Morì per un attacco di asma nell’ospedale di Cecina; la fase conclusiva del processo ha visto la condanna definitiva a 6 mesi e la sospensione della pena per un medico ed un’infermiera.

La Storia

Irene, 34 anni, la sera del 16 marzo 2012, aveva cenato coi genitori e le sue bambine. Poco prima delle 23, la giovane mamma si trova a far fronte ad una forte crisi d'asma (di cui soffre da tempo) che non riesce a placare con i medicinali solitamente usati tanto che, preoccupata, chiama i genitori.
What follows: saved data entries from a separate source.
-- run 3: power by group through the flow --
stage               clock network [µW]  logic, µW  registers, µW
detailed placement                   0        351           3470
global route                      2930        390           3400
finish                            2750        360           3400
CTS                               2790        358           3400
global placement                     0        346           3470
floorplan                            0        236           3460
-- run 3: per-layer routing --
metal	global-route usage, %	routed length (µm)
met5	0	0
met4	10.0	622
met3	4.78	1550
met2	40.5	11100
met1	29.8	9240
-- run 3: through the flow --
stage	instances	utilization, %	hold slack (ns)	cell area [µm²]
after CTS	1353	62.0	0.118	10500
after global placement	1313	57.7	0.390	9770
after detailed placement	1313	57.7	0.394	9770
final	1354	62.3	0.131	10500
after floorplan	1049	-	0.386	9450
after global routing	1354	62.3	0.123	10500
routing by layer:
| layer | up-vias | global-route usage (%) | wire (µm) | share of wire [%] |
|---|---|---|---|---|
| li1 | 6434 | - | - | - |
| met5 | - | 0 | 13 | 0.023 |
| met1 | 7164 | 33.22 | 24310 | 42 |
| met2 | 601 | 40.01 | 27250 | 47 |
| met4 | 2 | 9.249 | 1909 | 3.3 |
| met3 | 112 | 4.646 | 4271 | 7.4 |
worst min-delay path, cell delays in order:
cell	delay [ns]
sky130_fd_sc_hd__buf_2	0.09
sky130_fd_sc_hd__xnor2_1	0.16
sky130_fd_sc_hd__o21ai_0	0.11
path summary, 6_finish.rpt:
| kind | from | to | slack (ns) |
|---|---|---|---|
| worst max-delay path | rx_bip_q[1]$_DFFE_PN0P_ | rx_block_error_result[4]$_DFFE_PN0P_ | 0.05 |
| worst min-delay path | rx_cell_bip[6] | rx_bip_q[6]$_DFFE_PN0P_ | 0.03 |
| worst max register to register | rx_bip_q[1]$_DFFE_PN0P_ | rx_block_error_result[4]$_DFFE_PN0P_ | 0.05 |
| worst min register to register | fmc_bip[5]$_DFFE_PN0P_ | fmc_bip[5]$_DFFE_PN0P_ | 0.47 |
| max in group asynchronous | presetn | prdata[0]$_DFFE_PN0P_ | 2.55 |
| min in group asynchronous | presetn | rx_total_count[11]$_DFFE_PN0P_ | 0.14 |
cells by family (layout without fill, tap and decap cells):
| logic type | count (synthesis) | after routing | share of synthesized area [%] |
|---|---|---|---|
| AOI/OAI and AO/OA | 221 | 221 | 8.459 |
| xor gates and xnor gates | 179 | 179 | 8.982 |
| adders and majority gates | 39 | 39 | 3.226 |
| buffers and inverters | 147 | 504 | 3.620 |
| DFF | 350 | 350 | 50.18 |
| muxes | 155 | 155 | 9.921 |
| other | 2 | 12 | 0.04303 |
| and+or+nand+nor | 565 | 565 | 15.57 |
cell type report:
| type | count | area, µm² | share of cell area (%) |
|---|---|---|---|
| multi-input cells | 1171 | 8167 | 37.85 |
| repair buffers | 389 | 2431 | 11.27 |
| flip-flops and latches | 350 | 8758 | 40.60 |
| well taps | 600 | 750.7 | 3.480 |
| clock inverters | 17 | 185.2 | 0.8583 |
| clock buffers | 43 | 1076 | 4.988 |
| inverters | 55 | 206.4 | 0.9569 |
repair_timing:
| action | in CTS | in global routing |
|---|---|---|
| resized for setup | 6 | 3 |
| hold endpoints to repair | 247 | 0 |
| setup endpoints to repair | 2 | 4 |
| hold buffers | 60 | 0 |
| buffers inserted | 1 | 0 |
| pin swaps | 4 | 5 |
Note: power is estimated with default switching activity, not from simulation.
--- src/scpr_regs.svh ---
// register offsets, reset values, field positions and counts
`ifndef SCPR_REGS_SVH
`define SCPR_REGS_SVH

// ***********************************************************************
// register offsets
// ***********************************************************************
`define SCPR_ADDR_PORT      13'h0000
`define SCPR_ADDR_ID        13'h0003
`define SCPR_ADDR_RBSEL     13'h0004
`define SCPR_ADDR_OSCDIV    13'h01E0
`define SCPR_ADDR_INCLK     13'h01E1
`define SCPR_ADDR_PDSYNC    13'h0230
`define SCPR_ADDR_RSVD      13'h0231
`define SCPR_ADDR_UPDATE    13'h0232
`define SCPR_ADDR_STEP      13'h0001

// ***********************************************************************
// reset values
// ***********************************************************************
`define SCPR_RST_PORT       8'h18
`define SCPR_RST_RBSEL      8'h00
`define SCPR_RST_OSCDIV     8'h02
`define SCPR_RST_INCLK      8'h00
`define SCPR_RST_PDSYNC     8'h00
`define SCPR_RST_ZERO       8'h00

// ***********************************************************************
// field positions
// ***********************************************************************
`define SCPR_BIT_SDO_ACTIVE 0
`define SCPR_BIT_LSB_FIRST  1
`define SCPR_BIT_SOFT_RESET 2
`define SCPR_BIT_LONG_INSTR 3
`define SCPR_BIT_RB_ACTIVE  0
`define SCPR_BIT_UPDATE     0
`define SCPR_INSTR_RW       15
`define SCPR_INSTR_LEN_HI   14
`define SCPR_INSTR_LEN_LO   13
`define SCPR_INSTR_ADDR_HI  12

// ***********************************************************************
// buffered register slots
// ***********************************************************************
`define SCPR_IDX_RBSEL      2'h0
`define SCPR_IDX_OSCDIV     2'h1
`define SCPR_IDX_INCLK      2'h2
`define SCPR_IDX_PDSYNC     2'h3

// ***********************************************************************
// transfer counts
// ***********************************************************************
`define SCPR_INSTR_BITS     5'h10
`define SCPR_BYTE_BITS      5'h08
`define SCPR_BIT_STEP       5'h01
`define SCPR_LEN_STREAM     2'h3
`define SCPR_LEN_STEP       2'h1
`define SCPR_BIT_TOP        3'h7

`endif

--- src/scpr_pkg.sv ---
// types of the serial port configuration register block
package scpr_pkg;

  // ***********************************************************************
  // transfer phase
  // ***********************************************************************
  typedef enum logic [3:0] {
    SCPR_IDLE  = 4'b0001,
    SCPR_INSTR = 4'b0010,
    SCPR_DATA  = 4'b0100,
    SCPR_DONE  = 4'b1000
  } scpr_phase_t;

  // ***********************************************************************
  // active settings that steer the clock path
  // ***********************************************************************
  typedef struct packed {
    logic [7:0] oscDivider;
    logic [7:0] inputClock;
    logic [7:0] powerdownSync;
  } scpr_active_t;

  // ***********************************************************************
  // whole module state
  // ***********************************************************************
  typedef struct packed {
    logic [1:0]      sclkSync;
    logic [1:0]      csnSync;
    logic [1:0]      dataSync;
    logic            sclkPrev;
    scpr_phase_t     phase;
    logic [4:0]      bitCnt;
    logic [15:0]     shift;
    logic            isRead;
    logic [1:0]      lenCode;
    logic [1:0]      bytesLeft;
    logic [12:0]     addr;
    logic [7:0]      tx;
    logic [7:0]      portCfg;
    logic [3:0][7:0] bufRegs;
    logic [3:0][7:0] actRegs;
    logic            dataIoOut;
    logic            dataIoOe;
    logic            sdoOut;
    logic            sdoOe;
  } scpr_state_t;

endpackage : scpr_pkg

--- src/scpr_serial_port.sv ---
// serial control port with its configuration register bank
`timescale 1ns/1ns
`default_nettype none
`include "scpr_regs.svh"

module scpr_serial_port
  import scpr_pkg::*;
#(
  parameter logic [7:0] VARIANT_ID = 8'h5A  // arbitrary value
) (
  input  wire logic   sys_clk,
  input  wire logic   resetn,
  input  wire logic   sclk,
  input  wire logic   csn,
  input  wire logic   dataIoIn,
  output logic        dataIoOut,
  output logic        dataIoOe,
  output logic        serialDataOutputPin,
  output logic        serialDataOutputPinOe,
  output logic [7:0]  portConfig,
  output scpr_active_t activeRegs
);

  scpr_state_t st_r;
  scpr_state_t st_nxt;

  // ***********************************************************************
  // register access helpers
  // ***********************************************************************
  function automatic logic [1:0] slotOf(input logic [12:0] a);
    logic [1:0] idx;
    idx = `SCPR_IDX_RBSEL;
    if (a == `SCPR_ADDR_OSCDIV) begin
      idx = `SCPR_IDX_OSCDIV;
    end else if (a == `SCPR_ADDR_INCLK) begin
      idx = `SCPR_IDX_INCLK;
    end else if (a == `SCPR_ADDR_PDSYNC) begin
      idx = `SCPR_IDX_PDSYNC;
    end
    return idx;
  endfunction : slotOf

  function automatic logic isBuffered(input logic [12:0] a);
    return (a == `SCPR_ADDR_RBSEL) || (a == `SCPR_ADDR_OSCDIV) ||
           (a == `SCPR_ADDR_INCLK) || (a == `SCPR_ADDR_PDSYNC);
  endfunction : isBuffered

  function automatic logic [7:0] readReg(input scpr_state_t s,
                                         input logic [12:0] a);
    logic [7:0] d;
    logic       useAct;
    d      = `SCPR_RST_ZERO;
    useAct = s.actRegs[`SCPR_IDX_RBSEL][`SCPR_BIT_RB_ACTIVE];
    if (a == `SCPR_ADDR_PORT) begin
      d = s.portCfg;
    end else if (a == `SCPR_ADDR_ID) begin
      d = VARIANT_ID;
    end else if (isBuffered(a)) begin
      d = useAct ? s.actRegs[slotOf(a)] : s.bufRegs[slotOf(a)];
    end
    return d;
  endfunction : readReg

  function automatic scpr_state_t writeReg(input scpr_state_t s,
                                           input logic [12:0] a,
                                           input logic [7:0]  d);
    scpr_state_t n;
    n = s;
    if (a == `SCPR_ADDR_PORT) begin
      n.portCfg = d;
    end else if (isBuffered(a)) begin
      n.bufRegs[slotOf(a)] = d;
    end else if (a == `SCPR_ADDR_UPDATE) begin
      if (d[`SCPR_BIT_UPDATE]) begin
        n.actRegs = s.bufRegs;
      end
    end
    return n;
  endfunction : writeReg

  function automatic logic [15:0] shiftIn(input logic [15:0] sh,
                                          input logic        b,
                                          input logic        lsb);
    return lsb ? {b, sh[15:1]} : {sh[14:0], b};
  endfunction : shiftIn

  // ***********************************************************************
  // next state
  // ***********************************************************************
  logic       lsbFirst;
  logic       sdoActive;
  logic       sclkRise;
  logic       sclkFall;
  logic       csActive;
  logic       sdata;
  logic [4:0] cntInc;
  logic [7:0] rxByte;
  logic       outBit;
  logic [2:0] outIdx;

  always_comb begin
    st_nxt    = st_r;
    lsbFirst  = st_r.portCfg[`SCPR_BIT_LSB_FIRST];
    sdoActive = st_r.portCfg[`SCPR_BIT_SDO_ACTIVE];
    sclkRise  = st_r.sclkSync[1] && !st_r.sclkPrev;
    sclkFall  = !st_r.sclkSync[1] && st_r.sclkPrev;
    csActive  = !st_r.csnSync[1];
    sdata     = st_r.dataSync[1];
    cntInc    = st_r.bitCnt + `SCPR_BIT_STEP;
    rxByte    = lsbFirst ? st_nxt.shift[15:8] : st_nxt.shift[7:0];
    outIdx    = lsbFirst ? st_r.bitCnt[2:0]
                         : `SCPR_BIT_TOP - st_r.bitCnt[2:0];
    outBit    = st_r.tx[outIdx];

    st_nxt.sclkSync = {st_r.sclkSync[0], sclk};
    st_nxt.csnSync  = {st_r.csnSync[0], csn};
    st_nxt.dataSync = {st_r.dataSync[0], dataIoIn};
    st_nxt.sclkPrev = st_r.sclkSync[1];

    if (!csActive) begin
      st_nxt.phase     = SCPR_IDLE;
      st_nxt.bitCnt    = '0;
      st_nxt.dataIoOe  = 1'b0;
      st_nxt.sdoOe     = 1'b0;
    end else begin
      case (st_r.phase)
        SCPR_IDLE, SCPR_INSTR: begin
          st_nxt.phase = SCPR_INSTR;
          if (sclkRise) begin
            st_nxt.shift  = shiftIn(st_r.shift, sdata, lsbFirst);
            st_nxt.bitCnt = cntInc;
            if (cntInc == `SCPR_INSTR_BITS) begin
              st_nxt.isRead    = st_nxt.shift[`SCPR_INSTR_RW];
              st_nxt.lenCode   = st_nxt.shift[`SCPR_INSTR_LEN_HI:
                                              `SCPR_INSTR_LEN_LO];
              st_nxt.bytesLeft = st_nxt.lenCode;
              st_nxt.addr      = st_nxt.shift[`SCPR_INSTR_ADDR_HI:0];
              st_nxt.tx        = readReg(st_r, st_nxt.addr);
              st_nxt.bitCnt    = '0;
              st_nxt.phase     = SCPR_DATA;
            end
          end
        end
        SCPR_DATA: begin
          if (sclkRise) begin
            st_nxt.shift  = shiftIn(st_r.shift, sdata, lsbFirst);
            rxByte        = lsbFirst ? st_nxt.shift[15:8]
                                     : st_nxt.shift[7:0];
            st_nxt.bitCnt = cntInc;
            if (cntInc == `SCPR_BYTE_BITS) begin
              if (!st_r.isRead) begin
                st_nxt = writeReg(st_nxt, st_r.addr, rxByte);
              end
              st_nxt.addr   = lsbFirst ? st_r.addr + `SCPR_ADDR_STEP
                                       : st_r.addr - `SCPR_ADDR_STEP;
              st_nxt.tx     = readReg(st_nxt, st_nxt.addr);
              st_nxt.bitCnt = '0;
              if (st_r.lenCode != `SCPR_LEN_STREAM) begin
                if (st_r.bytesLeft == 2'h0) begin
                  st_nxt.phase = SCPR_DONE;
                end else begin
                  st_nxt.bytesLeft = st_r.bytesLeft - `SCPR_LEN_STEP;
                end
              end
            end
          end
          if (sclkFall && st_r.isRead) begin
            if (sdoActive) begin
              st_nxt.sdoOut   = outBit;
              st_nxt.sdoOe    = 1'b1;
              st_nxt.dataIoOe = 1'b0;
            end else begin
              st_nxt.dataIoOut = outBit;
              st_nxt.dataIoOe  = 1'b1;
              st_nxt.sdoOe     = 1'b0;
            end
          end
        end
        SCPR_DONE: begin
          if (sclkFall) begin
            st_nxt.dataIoOe = 1'b0;
            st_nxt.sdoOe    = 1'b0;
          end
        end
        default: begin
          st_nxt.phase = SCPR_IDLE;
        end
      endcase
    end

    if (st_nxt.portCfg[`SCPR_BIT_SOFT_RESET]) begin
      st_nxt.bufRegs[`SCPR_IDX_RBSEL]  = `SCPR_RST_RBSEL;
      st_nxt.bufRegs[`SCPR_IDX_OSCDIV] = `SCPR_RST_OSCDIV;
      st_nxt.bufRegs[`SCPR_IDX_INCLK]  = `SCPR_RST_INCLK;
      st_nxt.bufRegs[`SCPR_IDX_PDSYNC] = `SCPR_RST_PDSYNC;
      st_nxt.actRegs                   = st_nxt.bufRegs;
    end
  end

  // ***********************************************************************
  // state register
  // ***********************************************************************
  always_ff @(posedge sys_clk or negedge resetn) begin
    if (!resetn) begin
      st_r                          <= '0;
      st_r.csnSync                  <= 2'h3;
      st_r.phase                    <= SCPR_IDLE;
      st_r.portCfg                  <= `SCPR_RST_PORT;
      st_r.bufRegs[`SCPR_IDX_OSCDIV] <= `SCPR_RST_OSCDIV;
      st_r.actRegs[`SCPR_IDX_OSCDIV] <= `SCPR_RST_OSCDIV;
    end else begin
      st_r <= st_nxt;
    end
  end

  // ***********************************************************************
  // outputs
  // ***********************************************************************
  assign dataIoOut             = st_r.dataIoOut;
  assign dataIoOe              = st_r.dataIoOe;
  assign serialDataOutputPin   = st_r.sdoOut;
  assign serialDataOutputPinOe = st_r.sdoOe;
  assign portConfig            = st_r.portCfg;
  assign activeRegs.oscDivider    = st_r.actRegs[`SCPR_IDX_OSCDIV];
  assign activeRegs.inputClock    = st_r.actRegs[`SCPR_IDX_INCLK];
  assign activeRegs.powerdownSync = st_r.actRegs[`SCPR_IDX_PDSYNC];

endmodule : scpr_serial_port
`default_nettype wire

--- config.mk ---
export PLATFORM = sky130hd
export DESIGN_NAME = scpr_serial_port
export DESIGN_NICKNAME = d
export VERILOG_FILES = /design/src/scpr_pkg.sv /design/src/scpr_serial_port.sv
export VERILOG_INCLUDE_DIRS = /design/src
export SDC_FILE = /design/constraint.sdc
export NUM_CORES = 1
export LEC_CHECK = 0
export BUFFER_PORTS_ARGS = -buffer_cell sky130_fd_sc_hd__buf_4
export CORE_ASPECT_RATIO = 0.9
export CORE_MARGIN = 2
export CORE_UTILIZATION = 45
export DETAILED_ROUTE_END_ITERATION = 10
export GPL_ROUTABILITY_DRIVEN = 0
export SLEW_MARGIN = 20
export SYNTH_ARGS = -nofsm -noshare
export SYNTH_HDL_FRONTEND = slang
export SYNTH_SLANG_ARGS = --single-unit
--- constraint.sdc ---
create_clock -name sys_clk -period 4.9 [get_ports sys_clk]
set_input_delay 0.245 -clock sys_clk [delete_from_list [all_inputs] [get_ports sys_clk]]
set_output_delay 0.245 -clock sys_clk [all_outputs]
set_load 0.02 [all_outputs]
==> results.toml <==
[status]
result_of_the_run = "finished, final reports clean"

[floorplanning]
top_level_ports = 41
total_die_area_sq_um = 21900
floorplan.die.height_microns = 140
core-area_sq_um = 20100
initial_utilization_pct = 46.3
die_extent_in_x_microns = 156
row_count = 49

[synthesis]
syn-mean-instance-area_sq_um = 8.57
cells_after_synthesis = 1086
synthesis.area_sq_um = 9310
ys_top_cells_by_count = "127 x dfrtp_1, 111 x nand2_1, 101 x a21oi_1"
synth.top_cell.area_share_pct = 34.1
yosys-top-cells-area = "dfrtp_1 34%, a21oi_1 5.4%, nand2_1 4.5%"
seq_area_frac_synth_pct = 36.1
dominant_cell_type_by_area_after_synthesis = "dfrtp_1"
synth.yosys.warnings = 0
synth.ff_latch_count = 134
yosysUniqueCellTypes = 92
post-synth-top-count-cell = "dfrtp_1"
number_of_flops_mapped_to_enable_cells_by_yosys = 0
ys.flop_type = "dfrtp_1"
postSynth.asyncResetShare_pct = 100
postSynthNetCount = 1108

[setup_path]
setup.worst_path.end_class = "flip-flop"
regToRegSetupSlack_ps = 440
critical_path.n_buffers_inverters = 2
crit_path_cell_chain = "clkinvlp_4, ha_1, and3_1, a221oi_4, nor3_1, nor3_2, mux2i_1, buf_4, and2_1, nand4_1, o22ai_1, a21oi_1, o31ai_1"
worstSetupStartpointType = "flip-flop"
timing.critical_path.depth = 13
reg2reg_to = "st_r[80]"
slowest_delay_ps = 590
critical_path.max_fanout = 15
worstSetupPathType = "reg2reg"
crit_arrival_ps = 4790
worst-r2r-cell-count = 13
worst_r2r_startpoint = "portConfig[1]"
setup.worst_path.start = "portConfig[1]"
endpoint = "st_r[80]"
worst_path_dominant_cell_family = "simple AND/OR/NAND/NOR gates"
crit_path_top_delay_cell = "ha_1"
worstPathRequired_ps = 5230

[global_route]
global_route.usage.total_pct = 29.0
grt_max_degree = 88
grt_pass1_wl_microns = 48900
antenna_found_initial = 0
globalRoute.totalOverflow = 0
first_global_vias = 8115

[cts]
clkSinkCount = 134
cts_buffers = 17
cts_tree = "built"
cts_max_path_buffers = 2
cts_root_buf = "clkbuf_16"
worst_setup_hold_path_clk_slew_ps = 60
htree_num_levels = 4
clk-insertion-delay-late_ps = 440

[drt]
met2_wirelength_microns = 13200
wire_length_on_met3_microns = 3150
vias = 8872
viasPerCell = 6.58
routed_wire_length_per_instance_microns = 23.2
routedLengthMet1_microns = 14100
route.final.wire_length_microns = 31300
detail_route.first_pass.iterations = 7
highest-signal-layer = "met4"
dr.first_iter.drc_count = 1157
remaining_drc_errors = 0
drtAntennaViolNets = 0

[timing]
drv_slew = 0
fin_hold_ws_ps = 346
maxClockFrequency_mhz = 224
setup_total_negative_slack_ps = 0
finalHoldViolations = 0
slew_limit_headroom_pct = 26.6
final.period_utilization_pct = 91.0
tightestPinTransition_ps = 1100
post-route-min-period_ps = 4460
timing.clock.skew_ps = 14.4
finalSetupViolations = 0
rsz0062_at_grt = "no"

[pwr]
ir_worst_vdd_uv = 247
power.leakage_nw = 4.06
power.density_nw_per_um2 = 450

[min_path]
min_path_type = "reg2reg"

[layout]
antennaDiodeCount = 0
num-nets-final = 1103
layout.filler_cells = 1952
layout-drive-gt1-share_pct = 15.3
final_cells = 1349
area_growth_pct = 9.77

[flow_run]
reported_max_cap_violation_count = 0

[place]
place.detailed.hpwl_microns = 22700
io_buffers = 40
dp.cells = 1313
-- worst register-to-register path: stages (launching register included) --
cell and delay [ps]:
dfrtp_2 380, clkinvlp_4 310, ha_1 600, and3_1 300
a221oi_4 410, nor3_1 130, nor3_2 250, mux2i_1 240
buf_4 170, and2_1 490, nand4_1 410, o22ai_1 230
a21oi_1 110, o31ai_1 320
-- cell type report --
class	count	area [sq um]	area share (%)
Sequential cell	134	3360	32.9
Timing Repair Buffer	72	554	5.42
Clock inverter	14	150	1.47
Tap cell	255	319	3.12
Clock buffer	18	429	4.20
Multi-Input combinational cell	836	5320	52.1
Inverter	20	78.8	0.771
-- state kept, by name (all words and copies together), names as in the netlist --
name                   count
portConfig                 8
dataIoOe                   1
sdata                      1
serialDataOutputPin        1
st_r                      97
activeRegs                24
serialDataOutputPinOe      1
dataIoOut                  1
-- per-layer routing --
metal / global-route usage [%] / vias to the layer above
li1: - / 4009
met1: 43.1 / 4302
met2: 41.6 / 480
met3: 6.68 / 81
met4: 9.37 / 0
met5: 0 / -
-- where the power goes --
part	switching (W)	internal [W]	total [W]	leakage, nW
combinational	0.00114	0.000628	0.00177	2.03
clock	0.000542	0.000752	0.00129	0.277
sequential	0.000257	0.00128	0.00154	1.75
-- per-stage QoR --
stage	total power (W)	setup WS [ps]	instance area (sq um)	util, %
6_report	0.00460	439	10200	50.8
5_1_grt	0.00484	125	10200	50.8
4_1_cts	0.00456	316	10200	50.8
3_5_place_dp	0.00326	358	9600	47.7
3_3_place_gp	0.00325	432	9590	47.7
2_1_floorplan	0.00276	908	9310	-
-- worst min-delay path by stage --
stage,start,endpoint,depth (start not counted)
4_1_cts,st_r[132],st_r[133],0
6_report,st_r[132],st_r[133],0
3_3_place_gp,st_r[132],st_r[133],0
5_1_grt,st_r[132],st_r[133],0
3_5_place_dp,st_r[132],st_r[133],0
2_1_floorplan,resetn,activeRegs[0],0
-- logic make-up after synthesis --
| group | synth area share, % |
|---|---|
| xor gates and xnor gates | 1.12 |
| buffers and inverters | 6.83 |
| DFF | 36.1 |
| and+or+nand+nor | 18.9 |
| AOI/OAI and AO/OA | 27.9 |
| muxes | 6.75 |
| adders and majority gates | 2.37 |
-- cells in the final DEF, fill, tap and decap left out, types with 12 or more instances in the layout --
| cell type | count |
|---|---|
| mux2i_1 | 37 |
| o21ai_0 | 83 |
| nor2_1 | 98 |
| a21o_1 | 12 |
| nor3_1 | 26 |
| clkbuf_16 | 17 |
| o221ai_1 | 15 |
| a31oi_1 | 15 |
| and3_1 | 12 |
| nand2_1 | 111 |
| ha_1 | 16 |
| nand2b_1 | 12 |
| a22o_1 | 31 |
| mux2_2 | 21 |
| nand3_1 | 22 |
| o22ai_1 | 22 |
| inv_1 | 19 |
| buf_4 | 67 |
| a21oi_1 | 101 |
| dfrtp_1 | 126 |
-- repair_timing --
item	4_1_cts	5_1_grt
resized for setup	0	1
buffers inserted	0	0
endpoints found under the setup margin	0	6
endpoints found under the hold margin	84	0
hold buffers	4	0
(Power assumes the default switching activity.)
I quali ritornano a casa della figlia, che sta male. A quel punto, accompagnata ed in macchina raggiunge il pronto soccorso, qui la donna arriva poco prima di mezzanotte. Le viene dato un codice verde. Ma Irene fa fatica a respirare, la crisi si fa più acuta, le condizioni peggiorano. Morirà intorno alle 1,15.

 

La sentenza

I due, il medico e l’infermiera, furono accusati di un comportamento negligente: lui di non aver preso in carico come avrebbe dovuto la paziente, l’infermiere di averle attribuito un codice sbagliato, quello verde invece che quello rosso, destinato alle emergenze. Sempre secondo l’accusa, Irene fu lasciata da sola su un lettino per oltre tre quarti d’ora, mentre le sue condizioni si aggravarono. E quando fu praticata una terapia d’urgenza, era ormai troppo tardi.

Oggi, dopo lunghi sette anni, è arrivata la sentenza, con la condanna dei due operatori sanitari.